- Excerpted records:
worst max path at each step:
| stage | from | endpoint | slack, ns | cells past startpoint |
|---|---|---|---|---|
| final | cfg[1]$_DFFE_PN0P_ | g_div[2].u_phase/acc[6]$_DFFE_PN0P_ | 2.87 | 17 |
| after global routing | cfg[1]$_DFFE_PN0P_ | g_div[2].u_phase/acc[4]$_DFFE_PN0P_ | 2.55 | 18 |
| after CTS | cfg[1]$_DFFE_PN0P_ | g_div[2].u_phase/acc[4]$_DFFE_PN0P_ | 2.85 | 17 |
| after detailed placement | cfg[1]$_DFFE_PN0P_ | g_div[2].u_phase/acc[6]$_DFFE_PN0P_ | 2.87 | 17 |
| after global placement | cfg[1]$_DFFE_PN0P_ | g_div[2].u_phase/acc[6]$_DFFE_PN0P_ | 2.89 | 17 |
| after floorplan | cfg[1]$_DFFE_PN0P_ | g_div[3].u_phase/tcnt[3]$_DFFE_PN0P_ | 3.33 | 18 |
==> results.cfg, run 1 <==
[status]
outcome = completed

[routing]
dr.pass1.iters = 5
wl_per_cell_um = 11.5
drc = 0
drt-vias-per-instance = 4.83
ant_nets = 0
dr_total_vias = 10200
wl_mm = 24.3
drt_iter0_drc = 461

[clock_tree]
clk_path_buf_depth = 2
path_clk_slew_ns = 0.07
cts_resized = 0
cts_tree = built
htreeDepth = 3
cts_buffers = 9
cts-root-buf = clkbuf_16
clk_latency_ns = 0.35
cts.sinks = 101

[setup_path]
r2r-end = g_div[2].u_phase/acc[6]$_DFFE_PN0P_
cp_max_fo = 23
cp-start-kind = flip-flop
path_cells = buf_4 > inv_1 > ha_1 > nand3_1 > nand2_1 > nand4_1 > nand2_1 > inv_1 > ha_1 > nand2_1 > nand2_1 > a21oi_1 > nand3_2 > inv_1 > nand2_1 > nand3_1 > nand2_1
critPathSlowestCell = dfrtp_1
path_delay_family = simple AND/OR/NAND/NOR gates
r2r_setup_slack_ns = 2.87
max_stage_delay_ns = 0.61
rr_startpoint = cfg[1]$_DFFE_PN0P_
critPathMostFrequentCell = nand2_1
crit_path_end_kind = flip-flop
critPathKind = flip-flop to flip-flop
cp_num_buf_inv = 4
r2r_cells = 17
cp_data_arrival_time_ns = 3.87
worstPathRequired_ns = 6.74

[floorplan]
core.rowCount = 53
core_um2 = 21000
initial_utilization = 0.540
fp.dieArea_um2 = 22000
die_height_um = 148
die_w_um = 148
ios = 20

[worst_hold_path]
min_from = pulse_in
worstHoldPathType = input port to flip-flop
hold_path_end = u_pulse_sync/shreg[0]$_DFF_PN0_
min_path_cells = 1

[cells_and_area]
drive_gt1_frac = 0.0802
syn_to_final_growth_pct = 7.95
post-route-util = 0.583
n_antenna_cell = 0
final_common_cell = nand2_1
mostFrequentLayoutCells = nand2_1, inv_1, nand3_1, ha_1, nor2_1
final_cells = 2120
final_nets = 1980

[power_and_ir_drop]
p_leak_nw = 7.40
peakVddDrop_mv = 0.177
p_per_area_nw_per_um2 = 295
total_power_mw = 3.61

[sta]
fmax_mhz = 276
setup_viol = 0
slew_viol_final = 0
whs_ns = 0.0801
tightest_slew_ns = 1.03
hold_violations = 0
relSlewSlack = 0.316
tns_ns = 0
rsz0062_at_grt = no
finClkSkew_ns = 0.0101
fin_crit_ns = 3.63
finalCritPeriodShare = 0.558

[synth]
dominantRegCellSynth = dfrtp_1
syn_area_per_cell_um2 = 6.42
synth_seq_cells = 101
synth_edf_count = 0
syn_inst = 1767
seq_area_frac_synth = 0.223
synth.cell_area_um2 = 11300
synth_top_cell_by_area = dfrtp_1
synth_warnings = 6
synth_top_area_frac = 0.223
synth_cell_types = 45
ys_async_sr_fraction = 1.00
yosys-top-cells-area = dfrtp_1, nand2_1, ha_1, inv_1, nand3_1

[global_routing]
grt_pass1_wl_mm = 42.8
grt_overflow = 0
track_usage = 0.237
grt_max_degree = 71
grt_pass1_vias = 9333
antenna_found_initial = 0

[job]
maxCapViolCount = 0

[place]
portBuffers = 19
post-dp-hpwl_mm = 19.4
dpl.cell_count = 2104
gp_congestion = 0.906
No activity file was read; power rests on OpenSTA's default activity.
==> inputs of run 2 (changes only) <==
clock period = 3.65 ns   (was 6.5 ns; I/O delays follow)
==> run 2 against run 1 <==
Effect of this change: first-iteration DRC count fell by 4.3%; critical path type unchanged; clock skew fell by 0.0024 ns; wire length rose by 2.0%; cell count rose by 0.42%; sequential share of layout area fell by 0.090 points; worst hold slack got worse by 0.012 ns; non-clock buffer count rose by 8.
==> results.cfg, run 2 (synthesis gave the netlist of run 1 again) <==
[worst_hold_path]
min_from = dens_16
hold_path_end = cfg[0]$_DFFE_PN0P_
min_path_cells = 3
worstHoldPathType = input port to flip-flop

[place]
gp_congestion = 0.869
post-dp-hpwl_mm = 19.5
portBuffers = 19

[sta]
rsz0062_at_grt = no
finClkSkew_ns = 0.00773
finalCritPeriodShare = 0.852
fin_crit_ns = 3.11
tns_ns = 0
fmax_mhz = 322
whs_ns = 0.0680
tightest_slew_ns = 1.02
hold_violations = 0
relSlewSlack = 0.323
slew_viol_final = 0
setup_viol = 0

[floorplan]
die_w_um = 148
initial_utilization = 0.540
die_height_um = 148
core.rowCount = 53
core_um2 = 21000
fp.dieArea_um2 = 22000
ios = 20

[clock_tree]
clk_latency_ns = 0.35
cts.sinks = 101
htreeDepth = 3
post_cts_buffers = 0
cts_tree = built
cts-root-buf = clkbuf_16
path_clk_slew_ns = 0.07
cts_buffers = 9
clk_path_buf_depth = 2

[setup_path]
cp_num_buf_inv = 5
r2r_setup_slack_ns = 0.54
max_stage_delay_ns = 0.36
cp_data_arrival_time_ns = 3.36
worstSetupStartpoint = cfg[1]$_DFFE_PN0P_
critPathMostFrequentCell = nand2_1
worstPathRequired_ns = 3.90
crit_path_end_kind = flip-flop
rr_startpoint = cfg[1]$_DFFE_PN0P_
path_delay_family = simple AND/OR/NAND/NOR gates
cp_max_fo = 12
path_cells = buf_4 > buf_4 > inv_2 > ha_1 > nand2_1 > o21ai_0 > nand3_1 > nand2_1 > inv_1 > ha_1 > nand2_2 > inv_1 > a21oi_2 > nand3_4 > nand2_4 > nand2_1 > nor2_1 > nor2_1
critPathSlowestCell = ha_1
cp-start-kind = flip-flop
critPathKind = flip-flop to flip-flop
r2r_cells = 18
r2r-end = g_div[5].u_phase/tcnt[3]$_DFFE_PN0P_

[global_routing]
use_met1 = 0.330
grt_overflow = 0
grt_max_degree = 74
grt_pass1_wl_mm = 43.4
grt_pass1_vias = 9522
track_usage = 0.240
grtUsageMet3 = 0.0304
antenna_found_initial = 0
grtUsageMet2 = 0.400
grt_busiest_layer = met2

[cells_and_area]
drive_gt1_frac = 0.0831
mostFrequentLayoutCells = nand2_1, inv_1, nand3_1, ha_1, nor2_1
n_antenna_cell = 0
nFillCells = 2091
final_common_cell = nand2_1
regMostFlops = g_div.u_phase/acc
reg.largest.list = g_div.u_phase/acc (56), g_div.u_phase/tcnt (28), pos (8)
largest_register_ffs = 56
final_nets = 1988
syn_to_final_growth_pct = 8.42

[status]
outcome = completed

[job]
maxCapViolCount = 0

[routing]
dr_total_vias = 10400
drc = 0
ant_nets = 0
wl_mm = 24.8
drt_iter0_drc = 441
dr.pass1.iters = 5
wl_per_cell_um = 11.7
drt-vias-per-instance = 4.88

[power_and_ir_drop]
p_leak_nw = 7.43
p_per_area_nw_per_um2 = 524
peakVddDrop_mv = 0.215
## src/rtl/qcnt_pkg.sv

```systemverilog
package qcnt_pkg;
  typedef enum logic [1:0] {
    QM_OFF  = 2'd0,
    QM_QUAD = 2'd1,
    QM_PDIR = 2'd2,
    QM_UPDN = 2'd3
  } qmode_e;

  typedef enum logic [1:0] {
    QX_1  = 2'd0,
    QX_2  = 2'd1,
    QX_4  = 2'd2,
    QX_4B = 2'd3
  } qmult_e;

  typedef struct packed {
    logic up;
    logic dn;
  } qstep_t;
endpackage

```

## src/rtl/qcnt_sync.sv

```systemverilog
module qcnt_sync #(
  parameter int W      = 3,
  parameter int STAGES = 2
) (
  input  logic         clk,
  input  logic         rst_n,
  input  logic [W-1:0] d,
  output logic [W-1:0] q
);
  logic [W-1:0] pipe [STAGES];

  always_ff @(posedge clk or negedge rst_n) begin
    if (!rst_n) pipe[0] <= '0;
    else        pipe[0] <= d;
  end

  for (genvar i = 1; i < STAGES; i++) begin : g_stage
    always_ff @(posedge clk or negedge rst_n) begin
      if (!rst_n) pipe[i] <= '0;
      else        pipe[i] <= pipe[i-1];
    end
  end

  assign q = pipe[STAGES-1];
endmodule

```

## src/rtl/qcnt_decode.sv

```systemverilog
module qcnt_decode
  import qcnt_pkg::*;
(
  input  logic   clk,
  input  logic   rst_n,
  input  logic   a,
  input  logic   b,
  input  qmode_e mode,
  input  qmult_e mult,
  output qstep_t step
);
  logic a_p, b_p;
  logic da, db, single, fwd, rise_a, rise_b, quad_cnt;

  always_ff @(posedge clk or negedge rst_n) begin
    if (!rst_n) begin
      a_p <= 1'b0;
      b_p <= 1'b0;
    end else begin
      a_p <= a;
      b_p <= b;
    end
  end

  assign da     = a ^ a_p;
  assign db     = b ^ b_p;
  assign single = da ^ db;
  assign fwd    = a ^ b_p;
  assign rise_a = da & a;
  assign rise_b = db & b;

  always_comb begin
    unique case (mult)
      QX_1:    quad_cnt = rise_a & ~db;
      QX_2:    quad_cnt = da & ~db;
      default: quad_cnt = single;
    endcase
  end

  always_comb begin
    step = '{up: 1'b0, dn: 1'b0};
    unique case (mode)
      QM_QUAD: begin
        step.up = quad_cnt & fwd;
        step.dn = quad_cnt & ~fwd;
      end
      QM_PDIR: begin
        step.up = rise_a & b;
        step.dn = rise_a & ~b;
      end
      QM_UPDN: begin
        step.up = rise_a & ~rise_b;
        step.dn = rise_b & ~rise_a;
      end
      default: step = '{up: 1'b0, dn: 1'b0};
    endcase
  end
endmodule

```

## src/rtl/qcnt_index.sv

```systemverilog
module qcnt_index (
  input  logic clk,
  input  logic rst_n,
  input  logic z,
  input  logic ack,
  output logic seen
);
  logic z_p;

  always_ff @(posedge clk or negedge rst_n) begin
    if (!rst_n) begin
      z_p  <= 1'b0;
      seen <= 1'b0;
    end else begin
      z_p <= z;
      if (z & ~z_p)  seen <= 1'b1;
      else if (ack)  seen <= 1'b0;
    end
  end
endmodule

```

## src/rtl/qcnt_counter.sv

```systemverilog
module qcnt_counter
  import qcnt_pkg::*;
#(
  parameter int W = 24
) (
  input  logic         clk,
  input  logic         rst_n,
  input  qstep_t       step,
  input  logic         clr,
  input  logic [W-1:0] clr_val,
  output logic [W-1:0] count,
  output logic         ovf,
  output logic         wrap_up,
  output logic         wrap_dn
);
  localparam logic [W-1:0] TOP = {W{1'b1}};

  assign wrap_up = ~clr & step.up & (count == TOP);
  assign wrap_dn = ~clr & ~step.up & step.dn & (count == '0);

  always_ff @(posedge clk or negedge rst_n) begin
    if (!rst_n) begin
      count <= '0;
      ovf   <= 1'b0;
    end else if (clr) begin
      count <= clr_val;
      ovf   <= 1'b0;
    end else begin
      ovf <= wrap_up | wrap_dn;
      if (step.up)      count <= count + 1'b1;
      else if (step.dn) count <= count - 1'b1;
    end
  end
endmodule

```

## src/rtl/quad_count_chan.sv

```systemverilog
module quad_count_chan
  import qcnt_pkg::*;
#(
  parameter int CNT_W       = 24,
  parameter int SYNC_STAGES = 2
) (
  input  logic             clk,
  input  logic             rst_n,
  input  logic             enc_a,
  input  logic             enc_b,
  input  logic             enc_z,
  input  logic [1:0]       mode,
  input  logic [1:0]       mult,
  input  logic             mid_sel,
  input  logic             cnt_clr,
  input  logic             casc_en,
  input  logic             cy_up_in,
  input  logic             cy_dn_in,
  input  logic             idx_ack,
  output logic [CNT_W-1:0] count,
  output logic             ovf,
  output logic             idx_seen,
  output logic             cy_up_out,
  output logic             cy_dn_out
);
  localparam logic [CNT_W-1:0] MID_VAL = CNT_W'(1) << (CNT_W - 1);

  logic [2:0]       raw, syn;
  qstep_t           dec_step, sel_step;
  qmode_e           mode_e;
  logic [CNT_W-1:0] clr_val;

  assign raw    = {enc_z, enc_b, enc_a};
  assign mode_e = qmode_e'(mode);

  qcnt_sync #(.W(3), .STAGES(SYNC_STAGES)) u_sync (
    .clk(clk), .rst_n(rst_n), .d(raw), .q(syn)
  );

  qcnt_decode u_dec (
    .clk(clk), .rst_n(rst_n), .a(syn[0]), .b(syn[1]),
    .mode(mode_e), .mult(qmult_e'(mult)), .step(dec_step)
  );

  qcnt_index u_idx (
    .clk(clk), .rst_n(rst_n), .z(syn[2]), .ack(idx_ack), .seen(idx_seen)
  );

  always_comb begin
    if (mode_e == QM_OFF) sel_step = '{up: 1'b0, dn: 1'b0};
    else if (casc_en)     sel_step = '{up: cy_up_in, dn: cy_dn_in & ~cy_up_in};
    else                  sel_step = dec_step;
  end

  assign clr_val = mid_sel ? MID_VAL : '0;

  qcnt_counter #(.W(CNT_W)) u_cnt (
    .clk(clk), .rst_n(rst_n), .step(sel_step), .clr(cnt_clr),
    .clr_val(clr_val), .count(count), .ovf(ovf),
    .wrap_up(cy_up_out), .wrap_dn(cy_dn_out)
  );
endmodule

```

- Work required: Write out only the lines that run from the line containing "finClkSkew_ns = 0.0101" through the line containing "grt_pass1_wl_mm = 42.8", both included, exactly as they appear above.

- Response to the task:
finClkSkew_ns = 0.0101
fin_crit_ns = 3.63
finalCritPeriodShare = 0.558

[synth]
dominantRegCellSynth = dfrtp_1
syn_area_per_cell_um2 = 6.42
synth_seq_cells = 101
synth_edf_count = 0
syn_inst = 1767
seq_area_frac_synth = 0.223
synth.cell_area_um2 = 11300
synth_top_cell_by_area = dfrtp_1
synth_warnings = 6
synth_top_area_frac = 0.223
synth_cell_types = 45
ys_async_sr_fraction = 1.00
yosys-top-cells-area = dfrtp_1, nand2_1, ha_1, inv_1, nand3_1

[global_routing]
grt_pass1_wl_mm = 42.8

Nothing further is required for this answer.